To prevent this, you have to use realpath
instead of abspath
.
UPDATE: adding a trailing / to directory to solve the problem with commonprefix() Reorx pointed out.
This also makes allow_symlink
unnecessary as symlinks are expanded to their real destination
import os.path
def in_directory(file, directory):
#make both absolute
directory = os.path.join(os.path.realpath(directory), '')
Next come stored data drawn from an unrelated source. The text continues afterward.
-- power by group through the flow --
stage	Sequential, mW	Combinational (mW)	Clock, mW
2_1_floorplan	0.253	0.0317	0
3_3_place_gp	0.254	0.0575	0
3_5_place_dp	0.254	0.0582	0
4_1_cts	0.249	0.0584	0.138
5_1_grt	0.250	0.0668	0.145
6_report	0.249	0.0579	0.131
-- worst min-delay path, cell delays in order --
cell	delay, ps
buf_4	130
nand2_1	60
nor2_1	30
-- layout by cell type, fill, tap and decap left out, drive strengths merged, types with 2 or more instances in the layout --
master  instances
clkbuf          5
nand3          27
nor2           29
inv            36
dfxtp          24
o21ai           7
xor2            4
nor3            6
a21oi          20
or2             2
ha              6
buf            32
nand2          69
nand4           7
--- src/rtl/ram_arbiter.sv ---
// Shares one RAM between the Z80 CPU and a secondary req/ack bus master with round-robin grant.
// Optional stall statistics (cpu_stall_cnt, stats_clr) are built when RAM_ARBITER_STATS_EN is defined.
module ram_arbiter #(
    parameter int ADDR_W  = 16,
    parameter int DATA_W  = 8,
    parameter int RAM_LAT = 1
) (
    input  logic              clk_i,
    input  logic              rst_n_i,
`ifdef RAM_ARBITER_STATS_EN
    input  logic              stats_clr,
    output logic [15:0]       cpu_stall_cnt,
`endif
    input  logic              cpu_ram_cs,
    input  logic              cpu_rd_n,
    input  logic              cpu_wr_n,
    input  logic [ADDR_W-1:0] cpu_addr,
    input  logic [DATA_W-1:0] cpu_data_i,
    output logic [DATA_W-1:0] cpu_data_o,
    output logic              cpu_wait_n,
    input  logic              dma_req,
    input  logic              dma_we,
    input  logic [ADDR_W-1:0] dma_addr,
    input  logic [DATA_W-1:0] dma_wdata,
    output logic              dma_ack,
    output logic [DATA_W-1:0] dma_rdata,
    output logic              ram_en,
    output logic              ram_we,
    output logic [ADDR_W-1:0] ram_addr,
    output logic [DATA_W-1:0] ram_wdata,
    input  logic [DATA_W-1:0] ram_rdata
);

    localparam logic [1:0] ST_IDLE  = 2'd0;
    localparam logic [1:0] ST_ISSUE = 2'd1;
    localparam logic [1:0] ST_LAT   = 2'd2;
    localparam logic [1:0] ST_DONE  = 2'd3;

    localparam logic OWN_CPU = 1'b0;
    localparam logic OWN_DMA = 1'b1;

    localparam int CNT_W = 3;

    logic [1:0]        state_r;
    logic              owner_r;
    logic              last_grant_r;
    logic              we_r;
    logic [ADDR_W-1:0] addr_r;
    logic [DATA_W-1:0] wdata_r;
    logic [CNT_W-1:0]  lat_cnt_r;
    logic              cpu_served_r;
    logic [DATA_W-1:0] cpu_data_r;
    logic [DATA_W-1:0] dma_rdata_r;
    logic              dma_ack_r;
    logic              ram_en_r;
    logic              ram_we_r;

    logic              cpu_pend_s;
    logic              dma_pend_s;
    logic              grant_s;
    logic              grant_own_s;
    logic              lat_last_s;

    // Reset gates the pending term so WAIT_n reads released while rst_n_i is low.
    assign cpu_pend_s = rst_n_i & cpu_ram_cs & (~cpu_rd_n | ~cpu_wr_n) & ~cpu_served_r;
    assign dma_pend_s = dma_req;
    assign lat_last_s = (lat_cnt_r == {CNT_W{1'b0}});

    assign cpu_wait_n = ~cpu_pend_s;
    assign cpu_data_o = cpu_data_r;
    assign dma_ack    = dma_ack_r;
    assign dma_rdata  = dma_rdata_r;
    assign ram_en     = ram_en_r;
    assign ram_we     = ram_we_r;
    assign ram_addr   = addr_r;
    assign ram_wdata  = wdata_r;

    // Round-robin arbitration: on a tie the master that was not served last wins.
    always_comb begin
        grant_s     = 1'b0;
        grant_own_s = OWN_CPU;
        if (cpu_pend_s && dma_pend_s) begin
            grant_s     = 1'b1;
            grant_own_s = (last_grant_r == OWN_CPU) ? OWN_DMA : OWN_CPU;
        end else if (cpu_pend_s) begin
            grant_s     = 1'b1;
            grant_own_s = OWN_CPU;
        end else if (dma_pend_s) begin
            grant_s     = 1'b1;
            grant_own_s = OWN_DMA;
        end else begin
            grant_s     = 1'b0;
            grant_own_s = OWN_CPU;
        end
    end

    // Access sequencer: IDLE -> ISSUE -> LAT (RAM_LAT cycles) -> DONE, with registered RAM strobes.
    always_ff @(posedge clk_i or negedge rst_n_i) begin
        if (!rst_n_i) begin
            state_r      <= ST_IDLE;
            owner_r      <= OWN_CPU;
            last_grant_r <= OWN_DMA;
            we_r         <= 1'b0;
            addr_r       <= {ADDR_W{1'b0}};
            wdata_r      <= {DATA_W{1'b0}};
            lat_cnt_r    <= {CNT_W{1'b0}};
            cpu_served_r <= 1'b0;
            cpu_data_r   <= {DATA_W{1'b0}};
            dma_rdata_r  <= {DATA_W{1'b0}};
            dma_ack_r    <= 1'b0;
            ram_en_r     <= 1'b0;
            ram_we_r     <= 1'b0;
        end else begin
            ram_en_r  <= 1'b0;
            ram_we_r  <= 1'b0;
            dma_ack_r <= 1'b0;
            if (!cpu_ram_cs) begin
                cpu_served_r <= 1'b0;
            end
            case (state_r)
                ST_IDLE: begin
                    if (grant_s) begin
                        owner_r  <= grant_own_s;
                        ram_en_r <= 1'b1;
                        state_r  <= ST_ISSUE;
                        if (grant_own_s == OWN_CPU) begin
                            addr_r   <= cpu_addr;
                            wdata_r  <= cpu_data_i;
                            we_r     <= ~cpu_wr_n;
                            ram_we_r <= ~cpu_wr_n;
                        end else begin
                            addr_r   <= dma_addr;
                            wdata_r  <= dma_wdata;
                            we_r     <= dma_we;
                            ram_we_r <= dma_we;
                        end
                    end
                end
                ST_ISSUE: begin
                    lat_cnt_r <= CNT_W'(RAM_LAT - 1);
                    state_r   <= ST_LAT;
                end
                ST_LAT: begin
                    if (lat_last_s) begin
                        state_r <= ST_DONE;
                        if (owner_r == OWN_CPU) begin
                            if (!we_r) begin
                                cpu_data_r <= ram_rdata;
                            end
                            // A CPU that abandoned its bus cycle must not be marked served.
                            if (cpu_ram_cs) begin
                                cpu_served_r <= 1'b1;
                            end
                        end else begin
                            if (!we_r) begin
                                dma_rdata_r <= ram_rdata;
                            end
                            dma_ack_r <= 1'b1;
                        end
                    end else begin
                        lat_cnt_r <= lat_cnt_r - {{(CNT_W-1){1'b0}}, 1'b1};
                    end
                end
                ST_DONE: begin
                    last_grant_r <= owner_r;
                    state_r      <= ST_IDLE;
                end
                default: begin
                    state_r <= ST_IDLE;
                end
            endcase
        end
    end

`ifdef RAM_ARBITER_STATS_EN
    logic [15:0] stall_cnt_r;

    assign cpu_stall_cnt = stall_cnt_r;

    // Saturating count of CPU wait cycles; clear wins over increment.
    always_ff @(posedge clk_i or negedge rst_n_i) begin
        if (!rst_n_i) begin
            stall_cnt_r <= 16'h0000;
        end else if (stats_clr) begin
            stall_cnt_r <= 16'h0000;
        end else if (!cpu_wait_n && (stall_cnt_r != 16'hFFFF)) begin
            stall_cnt_r <= stall_cnt_r + 16'h0001;
        end else begin
            stall_cnt_r <= stall_cnt_r;
        end
    end
`endif

endmodule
file = os.path.realpath(file)
#return true, if the common prefix of both is equal to directory
#e.g. /a/b/c/d.rst and directory is /a/b, the common prefix is /a/b
return os.path.commonprefix([file, directory]) == directory
Python 3's pathlib
module makes this straightforward with its Path.parents attribute. For example:
from pathlib import Path
root = Path('/path/to/root')
child = root / 'some' / 'child' / 'dir'
other = Path('/some/other/path')
Then:
>>> root in child.parents
True
>>> other in child.parents
False
Problems with many of the suggested methods
If you're going to test for directory parentage with string comparison or os.path.commonprefix
methods, these are prone to errors with similarly-named paths or relative paths. For example:
-
/path/to/files/myfile
would be shown as a child path of/path/to/file
using many of the methods. -
/path/to/files/../../myfiles
would not be shown as a parent of/path/myfiles/myfile
by many of the methods. In fact, it is.
The previous answer by Rob Dennis provides a good way to compare path parentage without encountering these problems. Python 3.4 added the pathlib
module which can perform these kind of path operations in a more sophisticated way, optionally without referencing the underlying OS. jme has described in another previous answer how to use pathlib
for the purpose of accurately determining if one path is a child of another. If you prefer not to use pathlib
(not sure why, it's pretty great) then Python 3.5 introduced a new OS-based method in os.path
that allows you to do perform path parent-child checks in a similarly accurate and error-free manner with a lot less code.
New for Python 3.5
Python 3.5 introduced the function os.path.commonpath
. This is a method that is specific to the OS that the code is running on. You can use commonpath
in the following way to accurately determine path parentage:
def path_is_parent(parent_path, child_path):
# Smooth out relative path names, note: if you are concerned about symbolic links, you should use os.path.realpath too
parent_path = os.path.abspath(parent_path)
child_path = os.path.abspath(child_path)
# Compare the common path of the parent and child path with the common path of just the parent path. Using the commonpath method on just the parent path will regularise the path name in the same way as the comparison that deals with both paths, removing any trailing path separator
return os.path.commonpath([parent_path]) == os.path.commonpath([parent_path, child_path])
Accurate one-liner
You can combine the whole lot into a one-line if statement in Python 3.5. It's ugly, it includes unnecessary duplicate calls to os.path.abspath
and it definitely won't fit in the PEP 8 79-character line-length guidelines, but if you like that kind of thing, here goes:
if os.path.commonpath([os.path.abspath(parent_path_to_test)]) == os.path.commonpath([os.path.abspath(parent_path_to_test), os.path.abspath(child_path_to_test)]):
# Yes, the child path is under the parent path
New for Python 3.9
pathlib
has a new method on PurePath
called is_relative_to
which performs this function directly. You can read the python documentation on how is_relative_to
works if you need to see how to use it. Or you can see my other answer for a more full description of how to use it.